`src/hdl/cpu_pkg.sv`:
```
package cpu_pkg;

    // Basic data types
    typedef logic [15:0] word_t;
    typedef logic [7:0]  byte_t;
    typedef logic [2:0]  reg_idx_t;
    typedef logic [11:0] flags_t;

    // Flag bit positions in the x86 flag word
    localparam int CF = 0;
    localparam int PF = 2;
    localparam int AF = 4;
    localparam int ZF = 6;
    localparam int SF = 7;
    localparam int TF = 8;
    localparam int IF = 9;
    localparam int DF = 10;
    localparam int OF = 11;

    // ALU operations in the order of opcode bits 5:3
    typedef enum logic [2:0] {
        ALU_ADD = 3'd0,
        ALU_OR  = 3'd1,
        ALU_ADC = 3'd2,
        ALU_SBB = 3'd3,
        ALU_AND = 3'd4,
        ALU_SUB = 3'd5,
        ALU_XOR = 3'd6,
        ALU_CMP = 3'd7
    } alu_op_t;

    localparam reg_idx_t REG_AX = 3'd0;
    localparam reg_idx_t REG_CX = 3'd1;

    localparam flags_t FLAGS_RESET          = '0;
    localparam int     PORT_CREDITS_DEFAULT = 2;

    // ------------------------------------------------------------------------
    // Opcodes
    // ------------------------------------------------------------------------
    localparam byte_t OP_ALU_AI  = 8'h04;   // Base of the acc,imm group
    localparam byte_t OP_INCDEC  = 8'h40;   // INC/DEC r16 row
    localparam byte_t OP_JCC     = 8'h70;   // Jcc rel8 row
    localparam byte_t OP_MOV_IMM = 8'hB0;   // MOV r,imm row
    localparam byte_t OP_OUT_B   = 8'hE6;
    localparam byte_t OP_OUT_W   = 8'hE7;
    localparam byte_t OP_JMP8    = 8'hEB;
    localparam byte_t OP_HLT     = 8'hF4;
    localparam byte_t OP_CMC     = 8'hF5;
    localparam byte_t OP_CLC     = 8'hF8;
    localparam byte_t OP_STC     = 8'hF9;

endpackage
```
`src/hdl/wb_if.sv`:
```
`timescale 1ns/1ps

interface wb_if;
    import cpu_pkg::*;

    // Register write port
    logic     wb_en;
    reg_idx_t wb_reg;
    logic     wb_word;      // Full 16-bit write when set
    word_t    wb_data;

    // Flag write port
    logic     wf_en;
    flags_t   wf_data;

    modport driver (
        output wb_en, wb_reg, wb_word, wb_data, wf_en, wf_data
    );

    modport sink (
        input wb_en, wb_reg, wb_word, wb_data, wf_en, wf_data
    );

endinterface

```
`src/hdl/cpu_top.sv`:
```
`timescale 1ns/1ps

module cpu_top #(
    parameter int CREDITS = cpu_pkg::PORT_CREDITS_DEFAULT
) (
    input  logic           clock,
    input  logic           i_rst_n,
    input  cpu_pkg::byte_t i_data,          // Byte at o_address
    input  logic           i_port_credit,
    output cpu_pkg::word_t o_address,
    output cpu_pkg::byte_t o_port_address,
    output cpu_pkg::byte_t o_port_data,
    output logic           o_port_write,
    output logic           o_halted
);
    import cpu_pkg::*;

    word_t   regs [8];
    flags_t  flags;

    alu_op_t alu_op;
    logic    alu_word;
    word_t   op1;
    word_t   op2;
    word_t   alu_result;
    flags_t  alu_flags;

    logic    port_req;
    byte_t   port_addr;
    byte_t   port_data;
    logic    port_busy;

    wb_if wb ();

    sequencer sequencer_i (
        .clock        (clock),
        .i_rst_n      (i_rst_n),
        .i_data       (i_data),
        .i_regs       (regs),
        .i_flags      (flags),
        .o_alu_op     (alu_op),
        .o_alu_word   (alu_word),
        .o_op1        (op1),
        .o_op2        (op2),
        .i_alu_result (alu_result),
        .i_alu_flags  (alu_flags),
        .o_port_req   (port_req),
        .o_port_addr  (port_addr),
        .o_port_data  (port_data),
        .i_port_busy  (port_busy),
        .o_address    (o_address),
        .o_halted     (o_halted),
        .wb           (wb.driver)
    );

    reg_file reg_file_i (
        .clock   (clock),
        .i_rst_n (i_rst_n),
        .wb      (wb.sink),
        .o_regs  (regs),
        .o_flags (flags)
    );

    alu alu_i (
        .i_op     (alu_op),
        .i_word   (alu_word),
        .i_op1    (op1),
        .i_op2    (op2),
        .i_flags  (flags),
        .o_result (alu_result),
        .o_flags  (alu_flags)
    );

    port_out #(
        .CREDITS (CREDITS)
    ) port_out_i (
        .clock          (clock),
        .i_rst_n        (i_rst_n),
        .i_req          (port_req),
        .i_addr         (port_addr),
        .i_data         (port_data),
        .i_credit       (i_port_credit),
        .o_busy         (port_busy),
        .o_port_address (o_port_address),
        .o_port_data    (o_port_data),
        .o_port_write   (o_port_write)
    );

endmodule

```
`src/hdl/sequencer.sv`:
```
`timescale 1ns/1ps

module sequencer (
    input  logic             clock,
    input  logic             i_rst_n,
    input  cpu_pkg::byte_t   i_data,
    input  cpu_pkg::word_t   i_regs [8],
    input  cpu_pkg::flags_t  i_flags,
    output cpu_pkg::alu_op_t o_alu_op,
    output logic             o_alu_word,
    output cpu_pkg::word_t   o_op1,
    output cpu_pkg::word_t   o_op2,
    input  cpu_pkg::word_t   i_alu_result,
    input  cpu_pkg::flags_t  i_alu_flags,
    output logic             o_port_req,
    output cpu_pkg::byte_t   o_port_addr,
    output cpu_pkg::byte_t   o_port_data,
    input  logic             i_port_busy,
    output cpu_pkg::word_t   o_address,
    output logic             o_halted,
    wb_if.driver             wb
);
    import cpu_pkg::*;

    typedef enum logic [2:0] {S_START, S_DECODE, S_IMM, S_PORT, S_HALT} state_t;

    state_t     state;
    word_t      ip;
    byte_t      opcode;
    byte_t      imm_lo;     // First immediate byte or port number
    logic       imm_hi;     // Waiting on the high immediate byte
    logic       out_hi;     // OUT AX now sends AH

    logic       wide_imm;
    logic       taken;
    logic [7:0] cond;
    word_t      next_ip;
    word_t      imm_word;

    // ------------------------------------------------------------------------
    // Opcode classes
    // ------------------------------------------------------------------------
    function automatic logic is_alu(byte_t op);
        return {op[7:6], op[2:1]} == {OP_ALU_AI[7:6], OP_ALU_AI[2:1]};
    endfunction

    function automatic logic is_incdec(byte_t op);
        return op[7:4] == OP_INCDEC[7:4];
    endfunction

    function automatic logic is_jcc(byte_t op);
        return op[7:4] == OP_JCC[7:4];
    endfunction

    function automatic logic is_mov(byte_t op);
        return op[7:4] == OP_MOV_IMM[7:4];
    endfunction

    function automatic logic is_out(byte_t op);
        return op == OP_OUT_B || op == OP_OUT_W;
    endfunction

    function automatic logic has_imm(byte_t op);
        return is_alu(op) || is_jcc(op) || is_mov(op) || is_out(op) || op == OP_JMP8;
    endfunction

    // Branch table indexed by opcode bits 3:1
    assign cond = {
        (i_flags[SF] ^ i_flags[OF]) | i_flags[ZF],  // LE
        i_flags[SF] ^ i_flags[OF],                  // L
        i_flags[PF],
        i_flags[SF],
        i_flags[CF] | i_flags[ZF],                  // BE
        i_flags[ZF],
        i_flags[CF],
        i_flags[OF]
    };

    assign taken    = (opcode == OP_JMP8) || (is_jcc(opcode) && (cond[opcode[3:1]] ^ opcode[0]));
    assign next_ip  = ip + 16'd1;
    assign wide_imm = (is_mov(opcode) && opcode[3]) || (is_alu(opcode) && opcode[0]);
    assign imm_word = wide_imm ? {i_data, imm_lo} : {8'h00, i_data};

    // ------------------------------------------------------------------------
    // State machine
    // ------------------------------------------------------------------------
    always_ff @(posedge clock) begin
        if (!i_rst_n) begin
            state  <= S_START;
            ip     <= '0;
            opcode <= '0;
            imm_hi <= 1'b0;
            out_hi <= 1'b0;
        end else begin
            case (state)
                S_START: begin
                    imm_hi <= 1'b0;
                    out_hi <= 1'b0;
                    state  <= S_DECODE;
                end
                S_DECODE: begin
                    opcode <= i_data;
                    ip     <= next_ip;
                    if (i_data == OP_HLT) begin
                        state <= S_HALT;
                    end else if (has_imm(i_data)) begin
                        state <= S_IMM;
                    end else begin
                        state <= S_START;       // One-byte ops finish here
                    end
                end
                S_IMM: begin
                    imm_lo <= i_data;
                    if (wide_imm && !imm_hi) begin
                        imm_hi <= 1'b1;
                        ip     <= next_ip;
                    end else begin
                        // Displacement counts from the next instruction
                        ip    <= taken ? next_ip + {{8{i_data[7]}}, i_data} : next_ip;
                        state <= is_out(opcode) ? S_PORT : S_START;
                    end
                end
                S_PORT: begin
                    if (!i_port_busy) begin
                        if (opcode[0] && !out_hi) begin
                            out_hi <= 1'b1;
                        end else begin
                            state <= S_START;
                        end
                    end
                end
                S_HALT: state <= S_HALT;        // Left only through reset
                default: state <= S_START;
            endcase
        end
    end

    // ------------------------------------------------------------------------
    // Operands and write-back
    // ------------------------------------------------------------------------
    always_comb begin
        o_alu_op   = ALU_ADD;
        o_alu_word = 1'b1;
        o_op1      = i_regs[REG_AX];
        o_op2      = 16'd1;
        wb.wb_en   = 1'b0;
        wb.wb_reg  = REG_AX;
        wb.wb_word = 1'b1;
        wb.wb_data = i_alu_result;
        wb.wf_en   = 1'b0;
        wb.wf_data = i_alu_flags;

        case (state)
            S_DECODE: begin
                if (is_incdec(i_data)) begin
                    o_alu_op       = i_data[3] ? ALU_SUB : ALU_ADD;
                    o_op1          = i_regs[i_data[2:0]];
                    wb.wb_en       = 1'b1;
                    wb.wb_reg      = i_data[2:0];
                    wb.wf_en       = 1'b1;
                    wb.wf_data[CF] = i_flags[CF];   // INC/DEC keep carry
                end else if (i_data == OP_CLC || i_data == OP_STC) begin
                    wb.wf_en       = 1'b1;
                    wb.wf_data     = i_flags;
                    wb.wf_data[CF] = i_data[0];
                end else if (i_data == OP_CMC) begin
                    wb.wf_en       = 1'b1;
                    wb.wf_data     = i_flags;
                    wb.wf_data[CF] = ~i_flags[CF];
                end
            end
            S_IMM: begin
                if (is_alu(opcode)) begin
                    o_alu_op   = alu_op_t'(opcode[5:3]);
                    o_alu_word = opcode[0];
                    o_op2      = imm_word;
                    if (!wide_imm || imm_hi) begin
                        wb.wb_en   = alu_op_t'(opcode[5:3]) != ALU_CMP;
                        wb.wb_word = opcode[0];
                        wb.wf_en   = 1'b1;
                    end
                end else if (is_mov(opcode) && (!wide_imm || imm_hi)) begin
                    wb.wb_en   = 1'b1;
                    wb.wb_reg  = opcode[2:0];
                    wb.wb_word = opcode[3];
                    wb.wb_data = imm_word;
                end
            end
            default: ;
        endcase
    end

    assign o_port_req  = (state == S_PORT) && !i_port_busy;
    assign o_port_addr = imm_lo;
    assign o_port_data = out_hi ? i_regs[REG_AX][15:8] : i_regs[REG_AX][7:0];

    assign o_address = ip;
    assign o_halted  = (state == S_HALT);

endmodule

```
`src/hdl/port_out.sv`:
```
`timescale 1ns/1ps

module port_out #(
    parameter int CREDITS = cpu_pkg::PORT_CREDITS_DEFAULT
) (
    input  logic           clock,
    input  logic           i_rst_n,
    input  logic           i_req,
    input  cpu_pkg::byte_t i_addr,
    input  cpu_pkg::byte_t i_data,
    input  logic           i_credit,
    output logic           o_busy,
    output cpu_pkg::byte_t o_port_address,
    output cpu_pkg::byte_t o_port_data,
    output logic           o_port_write
);
    localparam int CNT_W = $clog2(CREDITS + 1);

    logic [CNT_W-1:0] credit_cnt;   // Credits not yet spent
    logic             spend;

    // Credit is taken at the edge that queues the write
    assign spend  = i_req && !o_busy;
    assign o_busy = (credit_cnt == '0) || o_port_write;

    always_ff @(posedge clock) begin
        if (!i_rst_n) begin
            credit_cnt   <= CNT_W'(CREDITS);
            o_port_write <= 1'b0;
        end else begin
            o_port_write <= spend;
            credit_cnt   <= credit_cnt - CNT_W'(spend) + CNT_W'(i_credit);
        end
    end

    always_ff @(posedge clock) begin
        if (spend) begin
            o_port_address <= i_addr;
            o_port_data    <= i_data;
        end
    end

endmodule

```
`src/hdl/reg_file.sv`:
```
`timescale 1ns/1ps

module reg_file (
    input  logic            clock,
    input  logic            i_rst_n,
    wb_if.sink              wb,
    output cpu_pkg::word_t  o_regs [8],
    output cpu_pkg::flags_t o_flags
);
    import cpu_pkg::*;

    word_t  regs [8];
    flags_t flags;

    always_ff @(posedge clock) begin
        if (!i_rst_n) begin
            for (int i = 0; i < 8; i++) begin
                regs[i] <= '0;
            end
            flags <= FLAGS_RESET;
        end else begin
            if (wb.wb_en) begin
                if (wb.wb_word) begin
                    regs[wb.wb_reg] <= wb.wb_data;
                end else if (wb.wb_reg[2]) begin
                    regs[wb.wb_reg[1:0]][15:8] <= wb.wb_data[7:0];     // AH..BH
                end else begin
                    regs[wb.wb_reg[1:0]][7:0] <= wb.wb_data[7:0];      // AL..BL
                end
            end
            if (wb.wf_en) begin
                flags <= wb.wf_data;
            end
        end
    end

    assign o_regs  = regs;
    assign o_flags = {flags[11:2], 1'b1, flags[0]};    // Bit 1 is always set

endmodule

```
`src/hdl/alu.sv`:
```
`timescale 1ns/1ps

module alu (
    input  cpu_pkg::alu_op_t i_op,
    input  logic             i_word,
    input  cpu_pkg::word_t   i_op1,
    input  cpu_pkg::word_t   i_op2,
    input  cpu_pkg::flags_t  i_flags,
    output cpu_pkg::word_t   o_result,
    output cpu_pkg::flags_t  o_flags
);
    import cpu_pkg::*;

    word_t       a;
    word_t       b;
    logic [16:0] res;
    logic [3:0]  top;       // Sign bit position
    logic        carry;

    // Byte operations see only the low bytes
    assign a     = i_word ? i_op1 : {8'h00, i_op1[7:0]};
    assign b     = i_word ? i_op2 : {8'h00, i_op2[7:0]};
    assign top   = i_word ? 4'd15 : 4'd7;
    assign carry = i_word ? res[16] : res[8];

    always_comb begin
        case (i_op)
            ALU_ADD: res = {1'b0, a} + {1'b0, b};
            ALU_ADC: res = {1'b0, a} + {1'b0, b} + 17'(i_flags[CF]);
            ALU_SBB: res = {1'b0, a} - {1'b0, b} - 17'(i_flags[CF]);
            ALU_SUB,
            ALU_CMP: res = {1'b0, a} - {1'b0, b};
            ALU_XOR: res = {1'b0, a ^ b};
            ALU_OR:  res = {1'b0, a | b};
            ALU_AND: res = {1'b0, a & b};
            default: res = '0;
        endcase
    end

    always_comb begin
        o_flags     = i_flags;
        o_flags[CF] = carry;
        o_flags[AF] = a[4] ^ b[4] ^ res[4];

        case (i_op)
            ALU_ADD,
            ALU_ADC: o_flags[OF] = ~(a[top] ^ b[top]) & (a[top] ^ res[top]);
            ALU_SUB,
            ALU_SBB,
            ALU_CMP: o_flags[OF] = (a[top] ^ b[top]) & (a[top] ^ res[top]);
            default: begin
                // Logic ops
                o_flags[OF] = 1'b0;
                o_flags[CF] = 1'b0;
                o_flags[AF] = res[4];
            end
        endcase

        o_flags[SF] = res[top];
        o_flags[ZF] = i_word ? (res[15:0] == 16'd0) : (res[7:0] == 8'd0);
        o_flags[PF] = ~^res[7:0];   // Even parity of low byte
    end

    assign o_result = res[15:0];

endmodule

```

_Try it_
Using only the data above, copy out the lines that include the word "carry".

_Exercise response_
                    wb.wf_data[CF] = i_flags[CF];   // INC/DEC keep carry
    logic        carry;
    assign carry = i_word ? res[16] : res[8];
        o_flags[CF] = carry;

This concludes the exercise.